I made it through yesterday, somehow. Most of the day went by in a foggy, nauseated way. I don't know how much of it was real or not. I at least feel like I am in my brain today.
The feeding tube has been the biggest pain in the butt so far. Yesterday I was at the point of wanting to rip it out myself. Alex talked me off the edge and I started taking Amoxycillian. The doctor wanted me to have it on hand just in case it started to get infected. I don't know that it is infected but it feels much better after about 3 or 4 doses. I feel like I could handle the nausea better if I didn't have a physical tube actually coming through my stomach. It's just pretty disgusting all around. It makes me lose my appetite. Oh, well.
I am so grateful for all the support everyone is giving me through this. I know we are just getting started with all the treatments and needing to ask for help but I am overwhelmed by every one's generosity all ready. Yvonne heard of a website to help get people together on stuff like this to help manage all the help. So we don't have 3 dinners showing up in one night and then none for a week. Part of what is weird is my taste keep changing. I know it's due to the radiation right ON my tongue. But it's odd that it can change within an hour. Like I was drinking a fresh bottle of water, and could have sworn it was Gatorade. Yesterday, sweet tea tasted like heaven and now it is bitter. Odd.

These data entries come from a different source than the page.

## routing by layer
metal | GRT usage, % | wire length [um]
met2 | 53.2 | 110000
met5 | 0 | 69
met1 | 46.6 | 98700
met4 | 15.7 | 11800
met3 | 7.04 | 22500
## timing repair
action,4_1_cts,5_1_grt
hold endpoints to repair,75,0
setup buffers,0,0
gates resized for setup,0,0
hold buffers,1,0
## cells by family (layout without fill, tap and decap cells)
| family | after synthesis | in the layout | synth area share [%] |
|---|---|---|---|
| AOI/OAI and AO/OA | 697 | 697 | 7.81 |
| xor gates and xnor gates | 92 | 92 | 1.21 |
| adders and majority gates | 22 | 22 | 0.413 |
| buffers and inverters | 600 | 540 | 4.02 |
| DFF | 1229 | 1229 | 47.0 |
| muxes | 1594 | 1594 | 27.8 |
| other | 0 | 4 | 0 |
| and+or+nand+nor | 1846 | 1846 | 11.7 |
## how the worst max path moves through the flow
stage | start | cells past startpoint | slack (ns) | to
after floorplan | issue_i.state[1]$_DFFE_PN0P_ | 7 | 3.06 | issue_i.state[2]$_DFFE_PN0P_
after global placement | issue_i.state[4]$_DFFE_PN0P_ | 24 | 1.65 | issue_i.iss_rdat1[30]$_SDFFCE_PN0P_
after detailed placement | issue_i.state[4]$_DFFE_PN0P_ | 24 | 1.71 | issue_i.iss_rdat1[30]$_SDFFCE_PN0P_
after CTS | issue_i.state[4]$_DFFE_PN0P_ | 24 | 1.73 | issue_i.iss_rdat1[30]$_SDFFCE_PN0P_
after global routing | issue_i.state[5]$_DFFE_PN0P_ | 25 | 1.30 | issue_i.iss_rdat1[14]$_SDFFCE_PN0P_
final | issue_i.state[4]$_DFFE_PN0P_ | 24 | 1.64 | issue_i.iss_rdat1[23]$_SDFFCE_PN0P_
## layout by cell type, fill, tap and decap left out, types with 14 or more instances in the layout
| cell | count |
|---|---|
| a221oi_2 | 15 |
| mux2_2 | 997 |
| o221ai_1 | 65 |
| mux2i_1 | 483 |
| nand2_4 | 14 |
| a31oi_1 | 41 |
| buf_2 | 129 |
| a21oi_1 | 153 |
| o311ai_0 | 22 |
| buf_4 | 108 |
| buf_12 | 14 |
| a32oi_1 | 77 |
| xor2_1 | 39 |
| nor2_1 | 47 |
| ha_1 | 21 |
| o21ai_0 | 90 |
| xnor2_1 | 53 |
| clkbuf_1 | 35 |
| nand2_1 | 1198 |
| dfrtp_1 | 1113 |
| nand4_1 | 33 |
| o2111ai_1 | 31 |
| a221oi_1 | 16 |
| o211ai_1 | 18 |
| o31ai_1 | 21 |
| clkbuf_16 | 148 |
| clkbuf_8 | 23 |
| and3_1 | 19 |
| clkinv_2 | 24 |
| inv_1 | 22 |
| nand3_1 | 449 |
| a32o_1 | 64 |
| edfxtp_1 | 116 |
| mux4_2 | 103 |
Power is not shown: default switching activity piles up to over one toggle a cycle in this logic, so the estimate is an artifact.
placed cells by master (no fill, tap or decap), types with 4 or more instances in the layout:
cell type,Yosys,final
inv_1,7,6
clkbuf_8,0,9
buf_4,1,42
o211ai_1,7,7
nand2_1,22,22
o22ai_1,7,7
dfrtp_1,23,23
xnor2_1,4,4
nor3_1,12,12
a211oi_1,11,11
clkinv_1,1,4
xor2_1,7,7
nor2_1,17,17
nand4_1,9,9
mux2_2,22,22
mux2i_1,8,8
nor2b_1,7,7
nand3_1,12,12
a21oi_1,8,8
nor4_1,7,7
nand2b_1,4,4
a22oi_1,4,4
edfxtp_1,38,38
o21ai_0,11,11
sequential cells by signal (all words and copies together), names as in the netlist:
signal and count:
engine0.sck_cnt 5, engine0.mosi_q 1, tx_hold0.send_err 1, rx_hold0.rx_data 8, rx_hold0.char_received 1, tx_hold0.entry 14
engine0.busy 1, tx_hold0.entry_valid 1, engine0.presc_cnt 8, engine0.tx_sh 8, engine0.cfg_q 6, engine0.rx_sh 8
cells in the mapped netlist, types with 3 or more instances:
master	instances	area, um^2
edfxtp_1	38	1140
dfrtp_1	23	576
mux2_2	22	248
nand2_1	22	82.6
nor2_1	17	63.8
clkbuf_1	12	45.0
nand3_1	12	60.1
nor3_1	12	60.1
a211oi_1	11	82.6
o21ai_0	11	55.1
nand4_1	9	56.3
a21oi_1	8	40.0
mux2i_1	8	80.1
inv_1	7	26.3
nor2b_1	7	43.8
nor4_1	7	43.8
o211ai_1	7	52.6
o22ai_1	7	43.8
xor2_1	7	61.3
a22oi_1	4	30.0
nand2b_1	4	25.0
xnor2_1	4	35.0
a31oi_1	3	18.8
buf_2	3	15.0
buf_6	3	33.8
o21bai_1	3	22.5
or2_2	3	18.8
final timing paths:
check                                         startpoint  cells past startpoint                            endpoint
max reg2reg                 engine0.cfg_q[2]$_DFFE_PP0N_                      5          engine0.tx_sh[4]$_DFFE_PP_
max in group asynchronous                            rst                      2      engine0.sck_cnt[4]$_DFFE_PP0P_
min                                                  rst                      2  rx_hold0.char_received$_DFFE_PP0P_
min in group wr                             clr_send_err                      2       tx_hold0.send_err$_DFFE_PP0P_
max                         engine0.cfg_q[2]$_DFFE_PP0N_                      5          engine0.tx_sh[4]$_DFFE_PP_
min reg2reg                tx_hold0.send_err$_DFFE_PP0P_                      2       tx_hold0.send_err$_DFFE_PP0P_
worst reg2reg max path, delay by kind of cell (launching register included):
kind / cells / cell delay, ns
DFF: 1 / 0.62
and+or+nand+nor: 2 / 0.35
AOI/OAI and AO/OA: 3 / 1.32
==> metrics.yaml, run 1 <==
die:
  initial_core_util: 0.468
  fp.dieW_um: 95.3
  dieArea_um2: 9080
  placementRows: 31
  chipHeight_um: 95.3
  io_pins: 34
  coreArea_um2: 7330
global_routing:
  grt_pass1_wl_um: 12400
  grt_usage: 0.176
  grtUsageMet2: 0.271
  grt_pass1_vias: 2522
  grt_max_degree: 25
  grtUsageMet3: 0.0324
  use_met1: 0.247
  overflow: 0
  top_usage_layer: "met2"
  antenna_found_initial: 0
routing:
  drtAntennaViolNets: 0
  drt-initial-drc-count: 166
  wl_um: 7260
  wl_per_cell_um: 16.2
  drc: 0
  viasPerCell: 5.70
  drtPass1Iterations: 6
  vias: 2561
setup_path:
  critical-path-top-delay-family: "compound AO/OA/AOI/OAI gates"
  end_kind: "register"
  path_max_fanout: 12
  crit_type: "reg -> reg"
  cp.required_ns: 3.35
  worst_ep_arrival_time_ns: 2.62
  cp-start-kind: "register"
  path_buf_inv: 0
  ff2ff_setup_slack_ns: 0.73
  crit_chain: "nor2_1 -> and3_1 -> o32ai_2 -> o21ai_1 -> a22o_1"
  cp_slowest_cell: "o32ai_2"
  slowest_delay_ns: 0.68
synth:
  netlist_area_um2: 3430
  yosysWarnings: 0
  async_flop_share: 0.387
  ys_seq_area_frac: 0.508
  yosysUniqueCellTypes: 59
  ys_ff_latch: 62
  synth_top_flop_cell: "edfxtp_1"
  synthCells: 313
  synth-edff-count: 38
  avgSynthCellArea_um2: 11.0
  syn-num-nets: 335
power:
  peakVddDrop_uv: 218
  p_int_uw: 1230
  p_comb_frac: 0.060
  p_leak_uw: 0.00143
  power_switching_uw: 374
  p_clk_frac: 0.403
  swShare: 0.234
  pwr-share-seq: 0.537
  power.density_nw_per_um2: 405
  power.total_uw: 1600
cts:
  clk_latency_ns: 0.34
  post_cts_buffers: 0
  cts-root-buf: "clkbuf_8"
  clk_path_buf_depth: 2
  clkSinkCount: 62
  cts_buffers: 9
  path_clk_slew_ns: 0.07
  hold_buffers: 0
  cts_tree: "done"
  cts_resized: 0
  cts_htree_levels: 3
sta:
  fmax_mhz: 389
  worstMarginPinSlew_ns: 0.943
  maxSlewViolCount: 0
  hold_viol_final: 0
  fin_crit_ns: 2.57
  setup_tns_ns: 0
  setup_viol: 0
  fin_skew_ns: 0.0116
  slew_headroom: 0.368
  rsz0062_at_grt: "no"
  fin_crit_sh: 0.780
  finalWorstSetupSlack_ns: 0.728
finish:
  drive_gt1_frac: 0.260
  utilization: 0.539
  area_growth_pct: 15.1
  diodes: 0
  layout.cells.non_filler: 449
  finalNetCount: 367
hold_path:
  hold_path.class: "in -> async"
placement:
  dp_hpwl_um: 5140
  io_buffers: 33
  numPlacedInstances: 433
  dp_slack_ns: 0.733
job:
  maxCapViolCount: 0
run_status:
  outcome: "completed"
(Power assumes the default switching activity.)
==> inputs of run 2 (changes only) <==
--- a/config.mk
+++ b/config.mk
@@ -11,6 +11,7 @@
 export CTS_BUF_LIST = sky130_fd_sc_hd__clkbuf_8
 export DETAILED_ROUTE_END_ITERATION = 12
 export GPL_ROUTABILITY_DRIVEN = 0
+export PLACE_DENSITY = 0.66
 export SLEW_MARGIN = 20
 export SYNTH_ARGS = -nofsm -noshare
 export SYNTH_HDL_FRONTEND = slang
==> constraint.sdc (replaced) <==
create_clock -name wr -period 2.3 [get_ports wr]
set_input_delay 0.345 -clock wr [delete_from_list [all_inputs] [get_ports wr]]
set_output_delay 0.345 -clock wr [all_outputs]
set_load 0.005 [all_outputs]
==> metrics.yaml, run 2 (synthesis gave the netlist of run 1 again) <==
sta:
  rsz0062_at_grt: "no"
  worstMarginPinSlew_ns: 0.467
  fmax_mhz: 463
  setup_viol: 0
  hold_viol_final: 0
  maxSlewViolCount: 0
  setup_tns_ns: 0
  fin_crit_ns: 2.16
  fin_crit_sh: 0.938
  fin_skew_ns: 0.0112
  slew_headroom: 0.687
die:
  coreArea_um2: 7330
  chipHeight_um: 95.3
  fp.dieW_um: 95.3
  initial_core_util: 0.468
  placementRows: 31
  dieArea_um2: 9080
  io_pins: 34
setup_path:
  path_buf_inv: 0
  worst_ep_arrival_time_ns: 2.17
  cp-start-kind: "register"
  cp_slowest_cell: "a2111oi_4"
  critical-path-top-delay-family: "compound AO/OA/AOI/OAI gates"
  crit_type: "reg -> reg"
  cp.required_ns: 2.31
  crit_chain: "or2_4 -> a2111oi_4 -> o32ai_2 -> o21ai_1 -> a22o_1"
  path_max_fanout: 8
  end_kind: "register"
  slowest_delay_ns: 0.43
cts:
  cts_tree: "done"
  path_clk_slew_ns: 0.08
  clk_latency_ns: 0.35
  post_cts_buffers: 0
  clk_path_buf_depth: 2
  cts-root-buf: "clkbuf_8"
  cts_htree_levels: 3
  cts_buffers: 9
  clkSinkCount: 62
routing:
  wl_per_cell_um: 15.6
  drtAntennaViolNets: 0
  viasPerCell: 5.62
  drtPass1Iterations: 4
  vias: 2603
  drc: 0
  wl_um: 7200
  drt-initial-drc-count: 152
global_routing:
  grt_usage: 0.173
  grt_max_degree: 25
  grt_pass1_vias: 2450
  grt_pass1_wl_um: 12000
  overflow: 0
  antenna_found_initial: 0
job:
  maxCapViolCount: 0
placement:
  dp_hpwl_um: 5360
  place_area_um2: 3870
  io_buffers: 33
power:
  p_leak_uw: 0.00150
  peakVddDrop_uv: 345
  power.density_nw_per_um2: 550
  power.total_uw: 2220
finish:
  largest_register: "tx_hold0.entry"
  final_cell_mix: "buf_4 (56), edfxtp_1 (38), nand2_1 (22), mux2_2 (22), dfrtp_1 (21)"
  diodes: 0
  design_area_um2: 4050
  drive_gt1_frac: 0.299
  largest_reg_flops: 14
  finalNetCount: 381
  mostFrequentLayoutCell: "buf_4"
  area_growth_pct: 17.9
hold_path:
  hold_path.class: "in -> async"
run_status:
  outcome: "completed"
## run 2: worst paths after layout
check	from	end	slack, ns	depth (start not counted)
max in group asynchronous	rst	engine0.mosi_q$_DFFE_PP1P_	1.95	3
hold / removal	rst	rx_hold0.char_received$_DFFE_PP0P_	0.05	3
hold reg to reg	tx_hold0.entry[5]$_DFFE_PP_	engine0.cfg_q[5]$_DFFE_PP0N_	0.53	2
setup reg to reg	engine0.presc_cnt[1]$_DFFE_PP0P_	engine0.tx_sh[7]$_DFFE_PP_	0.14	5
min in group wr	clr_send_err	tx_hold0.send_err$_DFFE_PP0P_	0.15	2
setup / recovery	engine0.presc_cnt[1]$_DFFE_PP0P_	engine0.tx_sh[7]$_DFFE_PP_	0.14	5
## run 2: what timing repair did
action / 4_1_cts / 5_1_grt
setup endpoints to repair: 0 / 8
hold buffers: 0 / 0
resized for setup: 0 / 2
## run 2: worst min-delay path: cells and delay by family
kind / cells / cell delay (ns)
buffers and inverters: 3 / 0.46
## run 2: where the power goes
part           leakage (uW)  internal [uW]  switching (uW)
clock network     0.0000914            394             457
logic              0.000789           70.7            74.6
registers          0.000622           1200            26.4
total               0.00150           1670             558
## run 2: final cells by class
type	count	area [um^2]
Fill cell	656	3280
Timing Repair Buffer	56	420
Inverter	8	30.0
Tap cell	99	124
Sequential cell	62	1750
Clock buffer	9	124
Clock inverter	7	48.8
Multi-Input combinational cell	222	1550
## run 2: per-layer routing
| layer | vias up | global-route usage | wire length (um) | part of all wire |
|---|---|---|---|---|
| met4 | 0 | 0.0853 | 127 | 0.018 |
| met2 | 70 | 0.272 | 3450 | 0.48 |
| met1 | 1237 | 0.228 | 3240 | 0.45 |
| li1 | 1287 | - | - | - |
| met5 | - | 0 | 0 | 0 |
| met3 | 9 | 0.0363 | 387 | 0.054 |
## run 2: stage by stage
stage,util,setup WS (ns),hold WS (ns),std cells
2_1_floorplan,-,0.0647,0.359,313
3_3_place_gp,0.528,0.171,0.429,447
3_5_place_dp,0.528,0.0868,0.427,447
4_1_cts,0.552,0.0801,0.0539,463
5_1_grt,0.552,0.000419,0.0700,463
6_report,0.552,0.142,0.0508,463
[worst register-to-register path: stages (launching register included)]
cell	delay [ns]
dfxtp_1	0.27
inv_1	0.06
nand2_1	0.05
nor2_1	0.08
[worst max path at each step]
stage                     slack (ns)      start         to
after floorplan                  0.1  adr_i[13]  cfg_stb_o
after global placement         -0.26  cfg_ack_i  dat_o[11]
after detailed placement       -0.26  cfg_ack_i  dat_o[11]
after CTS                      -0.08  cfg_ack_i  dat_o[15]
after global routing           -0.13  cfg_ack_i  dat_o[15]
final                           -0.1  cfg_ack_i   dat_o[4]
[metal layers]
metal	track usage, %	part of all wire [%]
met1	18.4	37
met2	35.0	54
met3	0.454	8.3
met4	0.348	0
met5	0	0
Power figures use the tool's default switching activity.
## src/source/creator_config.svh

```systemverilog
`ifndef CREATOR_CONFIG_SVH
`define CREATOR_CONFIG_SVH

// --------------------------------------------------
// Bus geometry
// --------------------------------------------------
`define CR_ADDR_WIDTH         15
`define CR_DATA_WIDTH         16
// One select bit per byte lane
`define CR_SEL_WIDTH          2
// Top address bits pick the slave slot
`define CR_SLOT_BITS          3

// --------------------------------------------------
// Configuration block constants
// --------------------------------------------------
`define CR_VERSION            64'h44E8_05C3_000A_0001
`define CR_CLKFX_DIVIDE       1
`define CR_CLKFX_MULTIPLY     3
// Mic sample-rate and gain register defaults
`define CR_DECIMATION_DEFAULT 2
`define CR_GAIN_DEFAULT       3

// --------------------------------------------------
// Peripheral sizes
// --------------------------------------------------
`define CR_GPIO_WIDTH         16
// Scratch RAM holds 2**8 words
`define CR_SCRATCH_ADDR_BITS  8

`endif

```

## src/source/bus_pkg.sv

```systemverilog
`include "creator_config.svh"

package bus_pkg;

  // --------------------------------------------------
  // Word, address and lane types of the host bus
  // --------------------------------------------------
  typedef logic [`CR_DATA_WIDTH-1:0] bus_word_t;
  typedef logic [`CR_ADDR_WIDTH-1:0] bus_addr_t;
  // Byte lane enables, bit 0 is the low byte
  typedef logic [`CR_SEL_WIDTH-1:0]  bus_sel_t;

  // --------------------------------------------------
  // Slave slots
  // --------------------------------------------------
  // Slot is taken from the top address bits
  // 0x0000 config, 0x4000 gpio, 0x5000 scratch
  // Values 1, 2, 3, 6, 7 are left unmapped
  typedef enum logic [`CR_SLOT_BITS-1:0] {
    SLOT_CONFIG  = 3'd0,
    SLOT_GPIO    = 3'd4,
    SLOT_SCRATCH = 3'd5
  } slave_slot_e;

  // Word offset width inside one slot
  localparam int unsigned OFF_BITS = `CR_ADDR_WIDTH - `CR_SLOT_BITS;

endpackage

```

## src/source/periph_pkg.sv

```systemverilog
package periph_pkg;

  // --------------------------------------------------
  // Configuration block word offsets
  // --------------------------------------------------
  // Version words, least significant word first
  // Clock word packs divide in the high byte
  typedef enum logic [2:0] {
    CFG_VERSION0    = 3'd0,
    CFG_VERSION1    = 3'd1,
    CFG_VERSION2    = 3'd2,
    CFG_VERSION3    = 3'd3,
    CFG_CLKFX       = 3'd4,
    // Writable mic settings
    CFG_SAMPLE_RATE = 3'd5,
    CFG_GAIN        = 3'd6
  } cfg_reg_e;

  // --------------------------------------------------
  // GPIO block word offsets
  // --------------------------------------------------
  // Direction bit set means pin is driven
  typedef enum logic [1:0] {
    GPIO_DIR = 2'd0,
    GPIO_OUT = 2'd1,
    // Read-only synchronized pin state
    GPIO_IN  = 2'd2
  } gpio_reg_e;

endpackage

```

## src/source/config_regs.sv

```systemverilog
`timescale 1ns/1ps
`include "creator_config.svh"

module config_regs import bus_pkg::*; import periph_pkg::*; (
  input  logic      clk,
  input  logic      reset_i,
  // Slot request
  input  logic      stb_i,
  input  logic      we_i,
  input  bus_addr_t off_i,
  input  bus_word_t dat_i,
  output bus_word_t dat_o,
  output logic      ack_o,
  // Mic settings out of the top level
  output bus_word_t sample_rate_o,
  output bus_word_t gain_o
);

  localparam logic [63:0] VERSION = `CR_VERSION;
  // Divide in the high byte, multiply in the low byte
  localparam bus_word_t CLKFX_WORD = {8'(`CR_CLKFX_DIVIDE), 8'(`CR_CLKFX_MULTIPLY)};

  cfg_reg_e  reg_sel;
  logic      in_map;
  logic      access;
  bus_word_t rd_word;

  // --------------------------------------------------
  // Offset decode
  // --------------------------------------------------
  assign reg_sel = cfg_reg_e'(off_i[2:0]);
  // Anything past the gain word reads zero
  assign in_map  = (off_i <= bus_addr_t'(CFG_GAIN));
  // First cycle of a strobe only
  assign access  = stb_i && !ack_o;

  always_comb begin
    rd_word = '0;
    if (in_map) begin
      case (reg_sel)
        CFG_VERSION0:    rd_word = VERSION[15:0];
        CFG_VERSION1:    rd_word = VERSION[31:16];
        CFG_VERSION2:    rd_word = VERSION[47:32];
        CFG_VERSION3:    rd_word = VERSION[63:48];
        CFG_CLKFX:       rd_word = CLKFX_WORD;
        CFG_SAMPLE_RATE: rd_word = sample_rate_o;
        CFG_GAIN:        rd_word = gain_o;
        default:         rd_word = '0;
      endcase
    end
  end

  // --------------------------------------------------
  // Handshake and writable registers
  // --------------------------------------------------
  always_ff @(posedge clk) begin
    if (reset_i) begin
      ack_o         <= 1'b0;
      sample_rate_o <= bus_word_t'(`CR_DECIMATION_DEFAULT);
      gain_o        <= bus_word_t'(`CR_GAIN_DEFAULT);
    end else begin
      ack_o <= access;
      // Version and clock words ignore writes
      if (access && we_i && in_map) begin
        if (reg_sel == CFG_SAMPLE_RATE) begin
          sample_rate_o <= dat_i;
        end
        if (reg_sel == CFG_GAIN) begin
          gain_o <= dat_i;
        end
      end
    end
  end

  // Read data lands with the ack
  always_ff @(posedge clk) begin
    if (access) begin
      dat_o <= rd_word;
    end
  end

  // Ack stays a single-cycle pulse
  a_ack_pulse: assert property (@(posedge clk) disable iff (reset_i)
    ack_o |=> !ack_o);

endmodule

```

I think I need to go back and re-read the beginning of my blog. It started out as a therapy for dealing with Amy's strokes and the possibility I could lose her. Never did I think in 2 years, that it would be flipped on me, writing as therapy of facing my own mortality. I know I'm going to beat this. I feel it all the way as deep as I can feel it. But at the same time, you can't face something like this square on if you don't face all the scary possibilities of what might come.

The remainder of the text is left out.